■ Brief ■
Report each line of the data that contains the string "control".
== Data records
### src/pfbc_top.sv
/*
  Per-generator fault, current-limit, leading-edge blanking, trigger
  compare, time-base capture, chop clock and high-resolution enables.
  Assumes the PWM core supplies its raw outputs, time bases and a period
  start pulse, all synchronous to core_clk; register port reads answer
  one cycle after the read strobe.
*/
// The register offsets and the strobed register port were chosen for this implementation.
// How it works
// - Five-bit fault source picks one of eight
// - Fault polarity bit one means active low
// - Fault mode 11 ignores the fault input
// - Mode 01 forces outputs cycle by cycle
// - Mode 00 forces outputs and latches them
// - Primary compare match issues an ADC trigger
// - Secondary compare match triggers; low bits zero
// - Enabled output edges start the blanking counter
// - Fault blanking masks fault during window
// - Limit blanking masks limit during window
// - Blanking length counts in whole-cycle steps: the 8.32 ns step is rounded up to one 10 ns cycle
// - Limit leading edge captures primary time base
// - Capture uses limit input, after blanking
// - Chop generator runs only while enabled
// - Chop frequency follows divider and prescale
// - Auxiliary bit 15 enables high-resolution period
// - Auxiliary bit 14 enables high-resolution duty
// - Chop source selects generator or high outputs
// - Separate chop enables for high and low
// - Independent mode: limit forces high, fault low
// - Limit input forces outputs only while enabled
module pfbc_top
  import pfbc_pkg::*;
#(
  parameter int FAULT_INPUTS = 8,
  parameter int BLANK_W = 8,
  parameter int CHOP_W = 15
) (
  input wire logic core_clk,
  input wire logic reset,
  input wire logic [2:0] reg_addr,
  input wire logic [15:0] reg_wdata,
  input wire logic reg_wr,
  input wire logic reg_rd,
  output logic [15:0] reg_rdata,
  input wire logic [FAULT_INPUTS-1:0] fault_in,
  input wire logic pwm_high_in,
  input wire logic pwm_low_in,
  input wire logic pwm_period_start,
  input wire logic [15:0] time_base,
  input wire logic [15:0] secondary_time_base,
  input wire logic primary_local_tb,
  input wire logic secondary_local_tb,
  input wire logic [2:0] chop_peer_high,
  input wire logic [2:0] pwm_clock_prescale,
  output logic high_output,
  output logic low_output,
  output logic adc_trigger_primary,
  output logic adc_trigger_secondary,
  output logic hires_period_en,
  output logic hires_duty_en
);

  // Software visible registers
  pfbc_flc_t flc_r; // Fault and current-limit control
  logic [15:0] trig_pri_r; // Primary trigger compare
  logic [15:0] trig_sec_r; // Secondary trigger compare
  pfbc_blank_t blank_r; // Blanking control
  logic [15:0] capture_r; // Captured time base, read only
  logic [15:0] chop_r; // Chop clock control
  logic [15:0] aux_r; // Auxiliary control
  logic [15:0] out_data_r; // Fault and limit output states
  logic [15:0] rdata_r; // Read data, one cycle after the strobe

  // Internal signals
  logic fault_sel_raw; // Selected fault input, raw
  logic fault_active; // After polarity
  logic fault_q; // After blanking
  logic limit_sel_raw; // Selected limit input, raw
  logic limit_active; // After polarity
  logic limit_q; // After blanking
  logic limit_q_d; // Previous limit_q, for edge detect
  logic limit_edge; // Leading edge of the blanked limit input
  logic fault_mode_on; // Fault mode is 00 or 01
  logic fault_hit; // Active fault that the mode acts on
  logic limit_hit; // Active limit that the mode acts on
  logic fault_force; // Fault forcing is in effect
  logic limit_force; // Limit forcing is in effect
  pfbc_fstate_t fs_r, fs_nxt; // Fault force state
  logic limit_hold_r; // Limit force held to the period end
  logic high_d, low_d; // Previous raw outputs
  logic blank_start; // Enabled edge seen this cycle
  logic blank_busy; // Blanking window open
  logic [BLANK_W-1:0] blank_len; // Blanking count in cycles
  logic chop_busy; // Chop half period still running
  logic [CHOP_W-1:0] chop_half; // Chop half period in cycles
  logic chop_gen_r; // Chop generator output
  logic chop_sig; // Selected chop signal
  logic high_chopped, low_chopped; // Outputs after chopping
  logic high_nxt, low_nxt; // Outputs after forcing
  logic high_r, low_r; // Registered outputs
  logic pri_match, sec_match; // Compare matches
  logic pri_match_d, sec_match_d; // Previous matches
  logic trig_pri_r_out, trig_sec_r_out; // Trigger pulses

  // Register writes; reserved bits are masked to zero
  always_ff @(posedge core_clk) begin
    if (reset) begin
      flc_r <= pfbc_flc_t'(PFBC_RST_REG);
      trig_pri_r <= PFBC_RST_REG;
      trig_sec_r <= PFBC_RST_REG;
      blank_r <= pfbc_blank_t'(PFBC_RST_REG);
      chop_r <= PFBC_RST_REG;
      aux_r <= PFBC_RST_REG;
      out_data_r <= PFBC_RST_REG;
    end else if (reg_wr) begin
      unique case (reg_addr)
        PFBC_IDX_FLT_LIMIT: flc_r <= pfbc_flc_t'(reg_wdata & PFBC_MASK_FULL);
        PFBC_IDX_TRIG_PRI: trig_pri_r <= reg_wdata & PFBC_MASK_UPPER13;
        PFBC_IDX_TRIG_SEC: trig_sec_r <= reg_wdata & PFBC_MASK_UPPER13;
        PFBC_IDX_BLANK: blank_r <= pfbc_blank_t'(reg_wdata & PFBC_MASK_UPPER13);
        PFBC_IDX_CHOP: chop_r <= reg_wdata & PFBC_MASK_CHOP;
        PFBC_IDX_AUX: aux_r <= reg_wdata & PFBC_MASK_AUX;
        PFBC_IDX_OUT_DATA: out_data_r <= reg_wdata & PFBC_MASK_OUT_DATA;
        // Capture register is read only; writes are dropped
        PFBC_IDX_CAPTURE: begin
        end
      endcase
    end
  end

  // Read data for the cycle after a read strobe
  always_ff @(posedge core_clk) begin
    if (reset) begin
      rdata_r <= PFBC_RST_REG;
    end else if (reg_rd) begin
      unique case (reg_addr)
        PFBC_IDX_FLT_LIMIT: rdata_r <= 16'(flc_r);
        PFBC_IDX_TRIG_PRI: rdata_r <= trig_pri_r;
        PFBC_IDX_TRIG_SEC: rdata_r <= trig_sec_r;
        PFBC_IDX_BLANK: rdata_r <= 16'(blank_r);
        PFBC_IDX_CAPTURE: rdata_r <= capture_r;
        PFBC_IDX_CHOP: rdata_r <= chop_r;
        PFBC_IDX_AUX: rdata_r <= aux_r;
        // Output states plus live force status
        PFBC_IDX_OUT_DATA: begin
          rdata_r <= out_data_r;
          rdata_r[PFBC_POS_FAULT_FORCED] <= fault_force;
          rdata_r[PFBC_POS_LIMIT_FORCED] <= limit_force;
        end
      endcase
    end else begin
      rdata_r <= PFBC_RST_REG;
    end
  end

  assign reg_rdata = rdata_r;

  // Source selection; reserved codes select nothing
  always_comb begin
    fault_sel_raw = 1'b0;
    limit_sel_raw = 1'b0;
    if (flc_r.fault_source_sel < PFBC_SRC_FIRST_RSVD) begin
      fault_sel_raw = fault_in[flc_r.fault_source_sel[2:0]];
    end
    if (flc_r.limit_source_sel < PFBC_SRC_FIRST_RSVD) begin
      limit_sel_raw = fault_in[flc_r.limit_source_sel[2:0]];
    end
  end

  // Polarity: a set bit inverts to an active-low source
  assign fault_active = fault_sel_raw ^ flc_r.fault_polarity;
  assign limit_active = limit_sel_raw ^ flc_r.limit_polarity;

  // Blanking masks each input only when its enable is set
  assign fault_q = fault_active &
    !(blank_r.fault_blank_enable & blank_busy);
  assign limit_q = limit_active &
    !(blank_r.limit_blank_enable & blank_busy);

  // Edge history of the raw PWM outputs
  always_ff @(posedge core_clk) begin
    if (reset) begin
      high_d <= 1'b0;
      low_d <= 1'b0;
    end else begin
      high_d <= pwm_high_in;
      low_d <= pwm_low_in;
    end
  end

  // Any enabled edge restarts the blanking window
  assign blank_start =
    (blank_r.high_rise_blank_en & pwm_high_in & !high_d) |
    (blank_r.high_fall_blank_en & !pwm_high_in & high_d) |
    (blank_r.low_rise_blank_en & pwm_low_in & !low_d) |
    (blank_r.low_fall_blank_en & !pwm_low_in & low_d);

  // Window length scales the seven-bit field by the step
  assign blank_len = BLANK_W'(blank_r.blanking_length *
    PFBC_BLANK_STEP_CYC);

  // Blanking window counter
  pfbc_down_counter #(.W(BLANK_W)) u_blank_cnt (
    .core_clk(core_clk),
    .reset(reset),
    .load(blank_start),
    .load_value(blank_len),
    .busy(blank_busy)
  );

  // Fault acts only in modes 00 and 01; 10 and 11 ignore it
  assign fault_mode_on = (flc_r.fault_mode_sel == PFBC_FMODE_LATCH) ||
    (flc_r.fault_mode_sel == PFBC_FMODE_CYCLE);
  assign fault_hit = fault_q & fault_mode_on;
  assign limit_hit = limit_q & flc_r.limit_mode_enable;

  // Fault state: a new fault wins over the period release
  always_comb begin
    fs_nxt = fs_r;
    if (!fault_mode_on) begin
      fs_nxt = PFBC_FS_IDLE;
    end else if (fault_hit) begin
      if (flc_r.fault_mode_sel == PFBC_FMODE_LATCH) begin
        fs_nxt = PFBC_FS_LATCH;
      end else begin
        fs_nxt = PFBC_FS_CYCLE;
      end
    end else begin
      unique case (fs_r)
        PFBC_FS_IDLE: fs_nxt = PFBC_FS_IDLE;
        // Release at the next period start once the fault is gone
        PFBC_FS_CYCLE: begin
          if (pwm_period_start) begin
            fs_nxt = PFBC_FS_IDLE;
          end
        end
        PFBC_FS_LATCH: fs_nxt = PFBC_FS_LATCH;
      endcase
    end
  end

  // Fault state register
  always_ff @(posedge core_clk) begin
    if (reset) begin
      fs_r <= PFBC_FS_IDLE;
    end else begin
      fs_r <= fs_nxt;
    end
  end

  // Limit force holds to the end of the current period
  always_ff @(posedge core_clk) begin
    if (reset) begin
      limit_hold_r <= 1'b0;
    end else if (limit_hit) begin
      limit_hold_r <= 1'b1;
    end else if (pwm_period_start || !flc_r.limit_mode_enable) begin
      limit_hold_r <= 1'b0;
    end
  end

  assign fault_force = fault_hit | (fs_r != PFBC_FS_IDLE);
  assign limit_force = limit_hit | limit_hold_r;

  // Capture the primary time base on a blanked limit leading edge
  assign limit_edge = limit_q & !limit_q_d;
  always_ff @(posedge core_clk) begin
    if (reset) begin
      limit_q_d <= 1'b0;
      capture_r <= PFBC_RST_REG;
    end else begin
      limit_q_d <= limit_q;
      if (limit_edge) begin
        capture_r <= time_base & PFBC_MASK_UPPER13;
      end
    end
  end

  // Chop half period from divider and prescale
  assign chop_half = CHOP_W'(((CHOP_W'(chop_r[9:3]) + CHOP_W'(1))
    << pwm_clock_prescale) * PFBC_CHOP_HALF_CYC);

  // Chop period counter; held idle while the generator is off
  pfbc_down_counter #(.W(CHOP_W)) u_chop_cnt (
    .core_clk(core_clk),
    .reset(reset),
    .load(chop_r[PFBC_POS_CHOP_EN] & !chop_busy),
    .load_value(chop_half - CHOP_W'(1)),
    .busy(chop_busy)
  );

  // Chop generator toggles at each half period end
  always_ff @(posedge core_clk) begin
    if (reset) begin
      chop_gen_r <= 1'b0;
    end else if (!chop_r[PFBC_POS_CHOP_EN]) begin
      chop_gen_r <= 1'b0;
    end else if (!chop_busy) begin
      chop_gen_r <= !chop_gen_r;
    end
  end

  // Chop source; reserved codes leave outputs unchopped
  always_comb begin
    unique case (aux_r[PFBC_POS_CHOP_SEL +: 4])
      PFBC_CHOP_GEN: chop_sig = chop_gen_r;
      PFBC_CHOP_GEN1_HIGH: chop_sig = chop_peer_high[0];
      PFBC_CHOP_GEN2_HIGH: chop_sig = chop_peer_high[1];
      PFBC_CHOP_GEN4_HIGH: chop_sig = chop_peer_high[2];
      default: chop_sig = 1'b1;
    endcase
  end

  // Each output is gated only while its own enable is set
  assign high_chopped = pwm_high_in &
    (chop_sig | !aux_r[PFBC_POS_CHOP_HIGH]);
  assign low_chopped = pwm_low_in &
    (chop_sig | !aux_r[PFBC_POS_CHOP_LOW]);

  // Forcing after chopping; fault has priority in normal mode
  always_comb begin
    high_nxt = high_chopped;
    low_nxt = low_chopped;
    if (flc_r.independent_fault_enable) begin
      // Limit owns the high side, fault owns the low side
      if (limit_force) begin
        high_nxt = out_data_r[1];
      end
      if (fault_force) begin
        low_nxt = out_data_r[0];
      end
    end else begin
      if (limit_force) begin
        high_nxt = out_data_r[3];
        low_nxt = out_data_r[2];
      end
      if (fault_force) begin
        high_nxt = out_data_r[1];
        low_nxt = out_data_r[0];
      end
    end
  end

  // Registered outputs
  always_ff @(posedge core_clk) begin
    if (reset) begin
      high_r <= 1'b0;
      low_r <= 1'b0;
    end else begin
      high_r <= high_nxt;
      low_r <= low_nxt;
    end
  end

  // Trigger compares on the 13-bit upper fields
  assign pri_match = primary_local_tb &&
    (time_base[15:3] == trig_pri_r[15:3]);
  assign sec_match = secondary_local_tb &&
    (secondary_time_base[15:3] == trig_sec_r[15:3]);

  // One trigger pulse at the start of each match
  always_ff @(posedge core_clk) begin
    if (reset) begin
      pri_match_d <= 1'b0;
      sec_match_d <= 1'b0;
      trig_pri_r_out <= 1'b0;
      trig_sec_r_out <= 1'b0;
    end else begin
      pri_match_d <= pri_match;
      sec_match_d <= sec_match;
      trig_pri_r_out <= pri_match & !pri_match_d;
      trig_sec_r_out <= sec_match & !sec_match_d;
    end
  end

  assign high_output = high_r;
  assign low_output = low_r;
  assign adc_trigger_primary = trig_pri_r_out;
  assign adc_trigger_secondary = trig_sec_r_out;
  assign hires_period_en = aux_r[PFBC_POS_HIRES_PER];
  assign hires_duty_en = aux_r[PFBC_POS_HIRES_DUTY];
endmodule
====
■ Your solution ■
  pfbc_flc_t flc_r; // Fault and current-limit control
  pfbc_blank_t blank_r; // Blanking control
  logic [15:0] chop_r; // Chop clock control
  logic [15:0] aux_r; // Auxiliary control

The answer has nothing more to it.